**ASSIGNMENT:** Every line in the entries where "trial" is found should be copied.

Stored data entries
--- START ---

`src/rtl/core/ccd_pkg.sv`:
```
// ccd_pkg: field widths, configuration register codes and the request type of
// the shared divide / square-root unit of the cusum change detector.
// No dependencies.
`timescale 1ns / 1ps

package ccd_pkg;

    localparam int SAMPLE_W    = 32;
    localparam int POS_W       = 32;
    localparam int STAT_W      = 40;
    localparam int K_W         = 32;
    localparam int H_W         = 32;
    localparam int HOLD_W      = 10;
    localparam int CFG_IDX_W   = 2;
    localparam int CFG_DATA_W  = 32;

    localparam int OPND_W      = 64;
    localparam int ROOT_W      = 32;
    localparam int STEP_W      = 7;
    localparam int ALLOW_W     = 42;
    localparam int CALC_W      = 44;

    localparam logic [CFG_IDX_W-1:0] CFG_ALLOWANCE_K = 2'd0;
    localparam logic [CFG_IDX_W-1:0] CFG_THRESHOLD   = 2'd1;
    localparam logic [CFG_IDX_W-1:0] CFG_HOLDOFF     = 2'd2;

    localparam logic ITER_DIV  = 1'b0;
    localparam logic ITER_SQRT = 1'b1;

    localparam logic [STEP_W-1:0] STEPS_DIV32 = 7'd32;
    localparam logic [STEP_W-1:0] STEPS_DIV64 = 7'd64;
    localparam logic [STEP_W-1:0] STEPS_SQRT  = 7'd32;

    typedef struct packed {
        logic              start;
        logic              op_sqrt;
        logic [STEP_W-1:0] steps;
    } ccd_iter_req_t;

endpackage

```
`src/rtl/core/ccd_channels.sv`:
```
// ccd_in_if / ccd_out_if: valid-ready channels for sample beats and result beats
// depends on ccd_pkg
`timescale 1ns / 1ps

interface ccd_in_if import ccd_pkg::*; ();
    logic                       valid;
    logic                       ready;
    logic signed [SAMPLE_W-1:0] sample_value;
    logic                       new_sequence;

    modport source (output valid, output sample_value, output new_sequence, input ready);
    modport sink   (input valid, input sample_value, input new_sequence, output ready);
endinterface

interface ccd_out_if import ccd_pkg::*; ();
    logic              valid;
    logic              ready;
    logic              change_found;
    logic [POS_W-1:0]  position;
    logic [STAT_W-1:0] upper_stat;
    logic [STAT_W-1:0] lower_stat;

    modport source (output valid, output change_found, output position,
                    output upper_stat, output lower_stat, input ready);
    modport sink   (input valid, input change_found, input position,
                    input upper_stat, input lower_stat, output ready);
endinterface

```
`src/rtl/core/ccd_iter_unit.sv`:
```
// ccd_iter_unit: shared restoring divider and digit-by-digit square root,
// one quotient or root bit per cycle over a single subtractor
// depends on ccd_pkg
`timescale 1ns / 1ps

module ccd_iter_unit import ccd_pkg::*; #(
    parameter int DIV_W = 32
) (
    input  logic                clk,
    input  logic                rst_n,
    input  ccd_iter_req_t       req,
    input  logic [OPND_W-1:0]   operand,
    input  logic [DIV_W-1:0]    divisor,
    output logic                done,
    output logic [OPND_W-1:0]   result
);

    localparam int REM_W  = (DIV_W > ROOT_W + 1) ? DIV_W : ROOT_W + 1;
    localparam int PART_W = REM_W + 2;

    logic              busy_reg;
    logic              done_reg;
    logic              sqrt_reg;
    logic [STEP_W-1:0] cnt_reg;
    logic [OPND_W-1:0] work_reg;
    logic [OPND_W-1:0] acc_reg;
    logic [REM_W-1:0]  rem_reg;

    logic [PART_W-1:0] part;
    logic [PART_W-1:0] trial;
    logic [PART_W:0]   diff;
    logic              fits;

    always_comb
    begin
        if (sqrt_reg)
        begin
            part  = {rem_reg, work_reg[OPND_W-1:OPND_W-2]};
            trial = {{(REM_W-ROOT_W){1'b0}}, acc_reg[ROOT_W-1:0], 2'b01};
        end
        else
        begin
            part  = {1'b0, rem_reg, work_reg[OPND_W-1]};
            trial = {{(PART_W-DIV_W){1'b0}}, divisor};
        end
        diff = {1'b0, part} - {1'b0, trial};
        fits = ~diff[PART_W];
    end

    always_ff @(posedge clk or negedge rst_n)
    begin
        if (!rst_n)
        begin
            busy_reg <= 1'b0;
            done_reg <= 1'b0;
            sqrt_reg <= ITER_DIV;
            cnt_reg  <= '0;
        end
        else
        begin
            done_reg <= busy_reg && (cnt_reg == STEP_W'(1));
            if (req.start)
            begin
                busy_reg <= 1'b1;
                sqrt_reg <= req.op_sqrt;
                cnt_reg  <= req.steps;
            end
            else if (busy_reg)
            begin
                cnt_reg <= cnt_reg - 1'b1;
                if (cnt_reg == STEP_W'(1))
                begin
                    busy_reg <= 1'b0;
                end
            end
        end
    end

    always_ff @(posedge clk)
    begin
        if (req.start)
        begin
            work_reg <= operand;
            acc_reg  <= '0;
            rem_reg  <= '0;
        end
        else if (busy_reg)
        begin
            rem_reg  <= fits ? diff[REM_W-1:0] : part[REM_W-1:0];
            acc_reg  <= {acc_reg[OPND_W-2:0], fits};
            work_reg <= sqrt_reg ? {work_reg[OPND_W-3:0], 2'b00}
                                 : {work_reg[OPND_W-2:0], 1'b0};
        end
    end

    assign done   = done_reg;
    assign result = acc_reg;

endmodule

```
`src/rtl/core/cusum_change_detector.sv`:
```
// cusum_change_detector: two-sided tabular cusum over signed fixed-point samples
// depends on ccd_pkg, ccd_in_if / ccd_out_if and ccd_iter_unit
// ----------------------------------------------------------------------------
// samples carries one sample beat (sample_value, new_sequence); results carries
// one result beat per sample (change_found, position, upper_stat, lower_stat).
// Configuration is written through cfg_we / cfg_index / cfg_data while idle,
// a rule for the user that the block does not enforce: index 0 allowance k,
// 1 decision threshold, 2 holdoff distance. One sample is worked on at a time;
// samples.ready is high only between items, so no new sample is taken until
// the work on the last one is done. Every division and the square root run on
// one shared unit, one bit a cycle: the mean update takes a 32-step division,
// and an armed sample adds a 64-step variance division and a 32-step square
// root. The next sample is accepted at the edge where the result can first be
// taken. The result waits in an output register; while results is stalled
// a finished item holds there and the next sample is accepted, but its own
// result waits until the register is taken.
// Reset loads the default configuration and clears the running statistics;
// there is no clearing pass.
// ----------------------------------------------------------------------------
`timescale 1ns / 1ps

module cusum_change_detector import ccd_pkg::*; #(
    parameter int FRAC_BITS   = 16,
    parameter int COUNT_WIDTH = 32
) (
    input  logic                  clk,
    input  logic                  rst_n,
    ccd_in_if.sink                samples,
    ccd_out_if.source             results,
    input  logic                  cfg_we,
    input  logic [CFG_IDX_W-1:0]  cfg_index,
    input  logic [CFG_DATA_W-1:0] cfg_data
);

    localparam logic [K_W-1:0] K_RESET = K_W'(64'd1 << (FRAC_BITS - 2));
    localparam logic [H_W-1:0] H_RESET = H_W'(((64'd801 << FRAC_BITS) + 64'd50) / 64'd100);
    localparam logic [HOLD_W-1:0] HOLD_RESET = 10'd3;
    localparam logic [COUNT_WIDTH-1:0] COUNT_MAX = '1;
    localparam logic [OPND_W-1:0] ALLOW_CAP = 64'd1 << (ALLOW_W - 1);

    localparam logic [3:0] S_IDLE   = 4'd0;
    localparam logic [3:0] S_DIV1   = 4'd1;
    localparam logic [3:0] S_WAIT1  = 4'd2;
    localparam logic [3:0] S_DELTA2 = 4'd3;
    localparam logic [3:0] S_MUL1   = 4'd4;
    localparam logic [3:0] S_ACC    = 4'd5;
    localparam logic [3:0] S_DIV2   = 4'd6;
    localparam logic [3:0] S_WAIT2  = 4'd7;
    localparam logic [3:0] S_SQRT   = 4'd8;
    localparam logic [3:0] S_WAIT3  = 4'd9;
    localparam logic [3:0] S_MUL2   = 4'd10;
    localparam logic [3:0] S_ALLOW  = 4'd11;
    localparam logic [3:0] S_UPD    = 4'd12;
    localparam logic [3:0] S_DECIDE = 4'd13;
    localparam logic [3:0] S_EMIT   = 4'd14;

    logic [3:0]             state_reg;

    logic [K_W-1:0]         k_reg;
    logic [H_W-1:0]         h_reg;
    logic [HOLD_W-1:0]      hold_reg;

    logic [COUNT_WIDTH-1:0] idx_reg;
    logic [COUNT_WIDTH-1:0] cnt_reg;
    logic [COUNT_WIDTH-1:0] armed_reg;
    logic [SAMPLE_W-1:0]    mean_reg;
    logic [OPND_W-1:0]      ssd_reg;
    logic [STAT_W-1:0]      up_reg;
    logic [STAT_W-1:0]      lo_reg;

    logic [SAMPLE_W-1:0]    x_reg;
    logic [SAMPLE_W-1:0]    dabs_reg;
    logic                   dneg_reg;
    logic [SAMPLE_W:0]      d_reg;
    logic [SAMPLE_W-1:0]    d2abs_reg;
    logic [OPND_W-1:0]      mul_reg;
    logic [ALLOW_W-1:0]     allow_reg;

    logic                   pend_found_reg;
    logic [STAT_W-1:0]      pend_up_reg;
    logic [STAT_W-1:0]      pend_lo_reg;

    logic                   out_valid_reg;
    logic                   out_found_reg;
    logic [POS_W-1:0]       out_pos_reg;
    logic [STAT_W-1:0]      out_up_reg;
    logic [STAT_W-1:0]      out_lo_reg;

    ccd_iter_req_t          iter_req;
    logic [OPND_W-1:0]      iter_operand;
    logic                   iter_done;
    logic [OPND_W-1:0]      iter_result;

    logic [SAMPLE_W:0]      delta;
    logic [SAMPLE_W-1:0]    delta_abs;
    logic [SAMPLE_W+1:0]    mean_sum;
    logic [OPND_W:0]        ssd_sum;
    logic [SAMPLE_W-1:0]    mul_a;
    logic [SAMPLE_W-1:0]    mul_b;
    logic [OPND_W-1:0]      allow_shift;
    logic [ALLOW_W-1:0]     allow_next;
    logic [CALC_W-1:0]      d_ext;
    logic [CALC_W-1:0]      up_sum;
    logic [CALC_W-1:0]      lo_sum;
    logic [COUNT_WIDTH:0]   hold_sum;
    logic [COUNT_WIDTH-1:0] armed_next;
    logic [COUNT_WIDTH-1:0] idx_inc;
    logic [COUNT_WIDTH-1:0] cnt_inc;
    logic [COUNT_WIDTH+POS_W-1:0] pos_wide;
    logic                   accept;
    logic                   out_free;
    logic                   hit;

    function automatic logic [STAT_W-1:0] clamp_stat(input logic [CALC_W-1:0] s);
        logic [STAT_W-1:0] r;
        begin
            if (s[CALC_W-1])
                r = '0;
            else if (s[CALC_W-2:STAT_W] != '0)
                r = '1;
            else
                r = s[STAT_W-1:0];
            return r;
        end
    endfunction

    ccd_iter_unit #(
        .DIV_W (COUNT_WIDTH)
    ) u_iter (
        .clk     (clk),
        .rst_n   (rst_n),
        .req     (iter_req),
        .operand (iter_operand),
        .divisor (cnt_reg),
        .done    (iter_done),
        .result  (iter_result)
    );

    assign accept   = samples.valid && samples.ready;
    assign out_free = !out_valid_reg || results.ready;

    always_comb
    begin
        delta       = {x_reg[SAMPLE_W-1], x_reg} - {mean_reg[SAMPLE_W-1], mean_reg};
        delta_abs   = delta[SAMPLE_W] ? SAMPLE_W'(-delta) : delta[SAMPLE_W-1:0];
        mean_sum    = {{2{mean_reg[SAMPLE_W-1]}}, mean_reg}
                    + (dneg_reg ? -{2'b00, iter_result[SAMPLE_W-1:0]}
                                : {2'b00, iter_result[SAMPLE_W-1:0]});
        ssd_sum     = {1'b0, ssd_reg} + {1'b0, mul_reg};
        mul_a       = (state_reg == S_MUL2) ? k_reg : dabs_reg;
        mul_b       = (state_reg == S_MUL2) ? iter_result[SAMPLE_W-1:0] : d2abs_reg;
        allow_shift = mul_reg >> FRAC_BITS;
        allow_next  = (allow_shift > ALLOW_CAP) ? ALLOW_CAP[ALLOW_W-1:0]
                                                : allow_shift[ALLOW_W-1:0];
        d_ext       = {{(CALC_W-SAMPLE_W-1){d_reg[SAMPLE_W]}}, d_reg};
        up_sum      = {{(CALC_W-STAT_W){1'b0}}, up_reg} + d_ext
                    - {{(CALC_W-ALLOW_W){1'b0}}, allow_reg};
        lo_sum      = {{(CALC_W-STAT_W){1'b0}}, lo_reg} - d_ext
                    - {{(CALC_W-ALLOW_W){1'b0}}, allow_reg};
        hold_sum    = {1'b0, idx_reg} + (COUNT_WIDTH+1)'(hold_reg);
        armed_next  = hold_sum[COUNT_WIDTH] ? COUNT_MAX : hold_sum[COUNT_WIDTH-1:0];
        idx_inc     = (idx_reg == COUNT_MAX) ? idx_reg : idx_reg + 1'b1;
        cnt_inc     = (cnt_reg == COUNT_MAX) ? cnt_reg : cnt_reg + 1'b1;
        pos_wide    = {{POS_W{1'b0}}, idx_reg};
        hit         = (up_reg > {{(STAT_W-H_W){1'b0}}, h_reg})
                   || (lo_reg > {{(STAT_W-H_W){1'b0}}, h_reg});
    end

    // issue requests to the shared unit
    always_comb
    begin
        iter_req     = '0;
        iter_operand = '0;
        unique case (state_reg)
            S_DIV1:
            begin
                iter_req.start   = 1'b1;
                iter_req.op_sqrt = ITER_DIV;
                iter_req.steps   = STEPS_DIV32;
                iter_operand     = {delta_abs, {(OPND_W-SAMPLE_W){1'b0}}};
            end
            S_DIV2:
            begin
                iter_req.start   = 1'b1;
                iter_req.op_sqrt = ITER_DIV;
                iter_req.steps   = STEPS_DIV64;
                iter_operand     = ssd_reg;
            end
            S_SQRT:
            begin
                iter_req.start   = 1'b1;
                iter_req.op_sqrt = ITER_SQRT;
                iter_req.steps   = STEPS_SQRT;
                iter_operand     = iter_result;
            end
            default:
            begin
                iter_req     = '0;
                iter_operand = '0;
            end
        endcase
    end

    // configuration
    always_ff @(posedge clk or negedge rst_n)
    begin
        if (!rst_n)
        begin
            k_reg    <= K_RESET;
            h_reg    <= H_RESET;
            hold_reg <= HOLD_RESET;
        end
        else if (cfg_we)
        begin
            unique case (cfg_index)
                CFG_ALLOWANCE_K: k_reg    <= cfg_data[K_W-1:0];
                CFG_THRESHOLD:   h_reg    <= cfg_data[H_W-1:0];
                CFG_HOLDOFF:     hold_reg <= cfg_data[HOLD_W-1:0];
                default:         k_reg    <= k_reg;
            endcase
        end
    end

    // sequencer and running statistics
    always_ff @(posedge clk or negedge rst_n)
    begin
        if (!rst_n)
        begin
            state_reg     <= S_IDLE;
            idx_reg       <= '0;
            cnt_reg       <= '0;
            armed_reg     <= COUNT_WIDTH'(HOLD_RESET);
            mean_reg      <= '0;
            ssd_reg       <= '0;
            up_reg        <= '0;
            lo_reg        <= '0;
            out_valid_reg <= 1'b0;
        end
        else
        begin
            if (state_reg == S_EMIT && out_free)
                out_valid_reg <= 1'b1;
            else if (results.ready)
                out_valid_reg <= 1'b0;

            unique case (state_reg)
                S_IDLE:
                begin
                    if (accept)
                    begin
                        if (samples.new_sequence)
                        begin
                            idx_reg   <= COUNT_WIDTH'(1);
                            cnt_reg   <= COUNT_WIDTH'(1);
                            armed_reg <= COUNT_WIDTH'(hold_reg);
                            mean_reg  <= '0;
                            ssd_reg   <= '0;
                            up_reg    <= '0;
                            lo_reg    <= '0;
                        end
                        else
                        begin
                            idx_reg <= idx_inc;
                            cnt_reg <= cnt_inc;
                        end
                        state_reg <= S_DIV1;
                    end
                end
                S_DIV1:
                begin
                    state_reg <= S_WAIT1;
                end
                S_WAIT1:
                begin
                    if (iter_done)
                    begin
                        mean_reg  <= mean_sum[SAMPLE_W-1:0];
                        state_reg <= S_DELTA2;
                    end
                end
                S_DELTA2:
                begin
                    state_reg <= S_MUL1;
                end
                S_MUL1:
                begin
                    state_reg <= S_ACC;
                end
                S_ACC:
                begin
                    ssd_reg   <= ssd_sum[OPND_W] ? '1 : ssd_sum[OPND_W-1:0];
                    state_reg <= (idx_reg > armed_reg) ? S_DIV2 : S_EMIT;
                end
                S_DIV2:
                begin
                    state_reg <= S_WAIT2;
                end
                S_WAIT2:
                begin
                    if (iter_done)
                        state_reg <= S_SQRT;
                end
                S_SQRT:
                begin
                    state_reg <= S_WAIT3;
                end
                S_WAIT3:
                begin
                    if (iter_done)
                        state_reg <= S_MUL2;
                end
                S_MUL2:
                begin
                    state_reg <= S_ALLOW;
                end
                S_ALLOW:
                begin
                    state_reg <= S_UPD;
                end
                S_UPD:
                begin
                    up_reg    <= clamp_stat(up_sum);
                    lo_reg    <= clamp_stat(lo_sum);
                    state_reg <= S_DECIDE;
                end
                S_DECIDE:
                begin
                    if (hit)
                    begin
                        armed_reg <= armed_next;
                        cnt_reg   <= '0;
                        mean_reg  <= '0;
                        ssd_reg   <= '0;
                        up_reg    <= '0;
                        lo_reg    <= '0;
                    end
                    state_reg <= S_EMIT;
                end
                S_EMIT:
                begin
                    if (out_free)
                        state_reg <= S_IDLE;
                end
                default:
                begin
                    state_reg <= S_IDLE;
                end
            endcase
        end
    end

    // datapath registers
    always_ff @(posedge clk)
    begin
        if (accept)
            x_reg <= samples.sample_value;

        if (state_reg == S_DIV1)
        begin
            dabs_reg <= delta_abs;
            dneg_reg <= delta[SAMPLE_W];
        end

        if (state_reg == S_DELTA2)
        begin
            d_reg     <= delta;
            d2abs_reg <= delta_abs;
        end

        if (state_reg == S_MUL1 || state_reg == S_MUL2)
            mul_reg <= mul_a * mul_b;

        if (state_reg == S_ALLOW)
            allow_reg <= allow_next;

        if (state_reg == S_ACC)
        begin
            pend_found_reg <= 1'b0;
            pend_up_reg    <= up_reg;
            pend_lo_reg    <= lo_reg;
        end

        if (state_reg == S_DECIDE)
        begin
            pend_found_reg <= hit;
            pend_up_reg    <= up_reg;
            pend_lo_reg    <= lo_reg;
        end

        if (state_reg == S_EMIT && out_free)
        begin
            out_found_reg <= pend_found_reg;
            out_pos_reg   <= pos_wide[POS_W-1:0];
            out_up_reg    <= pend_up_reg;
            out_lo_reg    <= pend_lo_reg;
        end
    end

    assign samples.ready        = (state_reg == S_IDLE);
    assign results.valid        = out_valid_reg;
    assign results.change_found = out_found_reg;
    assign results.position     = out_pos_reg;
    assign results.upper_stat   = out_up_reg;
    assign results.lower_stat   = out_lo_reg;

endmodule

```
`src/flat_wrapper.sv`:
```
// flat-port wrapper written by rule: the top's interface ports become plain ports
module cusum_change_detector_flat import ccd_pkg::*;
#(
    parameter int FRAC_BITS   = 16,
    parameter int COUNT_WIDTH = 32
)
  (clk, rst_n, cfg_we, cfg_index, cfg_data, samples_valid, samples_sample_value, samples_new_sequence, samples_ready, results_valid, results_change_found, results_position, results_upper_stat, results_lower_stat, results_ready);
  ccd_in_if samples_i ();
  ccd_out_if results_i ();
  input  logic clk;
  input  logic rst_n;
  input  logic cfg_we;
  input  logic [CFG_IDX_W-1:0] cfg_index;
  input  logic [CFG_DATA_W-1:0] cfg_data;
  input wire logic [$bits(samples_i.valid)-1:0] samples_valid;
  input wire logic [$bits(samples_i.sample_value)-1:0] samples_sample_value;
  input wire logic [$bits(samples_i.new_sequence)-1:0] samples_new_sequence;
  output wire logic [$bits(samples_i.ready)-1:0] samples_ready;
  output wire logic [$bits(results_i.valid)-1:0] results_valid;
  output wire logic [$bits(results_i.change_found)-1:0] results_change_found;
  output wire logic [$bits(results_i.position)-1:0] results_position;
  output wire logic [$bits(results_i.upper_stat)-1:0] results_upper_stat;
  output wire logic [$bits(results_i.lower_stat)-1:0] results_lower_stat;
  input wire logic [$bits(results_i.ready)-1:0] results_ready;
  assign samples_i.valid = samples_valid;
  assign samples_i.sample_value = samples_sample_value;
  assign samples_i.new_sequence = samples_new_sequence;
  assign samples_ready = samples_i.ready;
  assign results_valid = results_i.valid;
  assign results_change_found = results_i.change_found;
  assign results_position = results_i.position;
  assign results_upper_stat = results_i.upper_stat;
  assign results_lower_stat = results_i.lower_stat;
  assign results_i.ready = results_ready;
  cusum_change_detector #(.FRAC_BITS(FRAC_BITS), .COUNT_WIDTH(COUNT_WIDTH)) u_core (.clk(clk), .rst_n(rst_n), .samples(samples_i), .results(results_i), .cfg_we(cfg_we), .cfg_index(cfg_index), .cfg_data(cfg_data));
endmodule
```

--- END ---

**TASK RESULT:**
    logic [PART_W-1:0] trial;
            trial = {{(REM_W-ROOT_W){1'b0}}, acc_reg[ROOT_W-1:0], 2'b01};
            trial = {{(PART_W-DIV_W){1'b0}}, divisor};
        diff = {1'b0, part} - {1'b0, trial};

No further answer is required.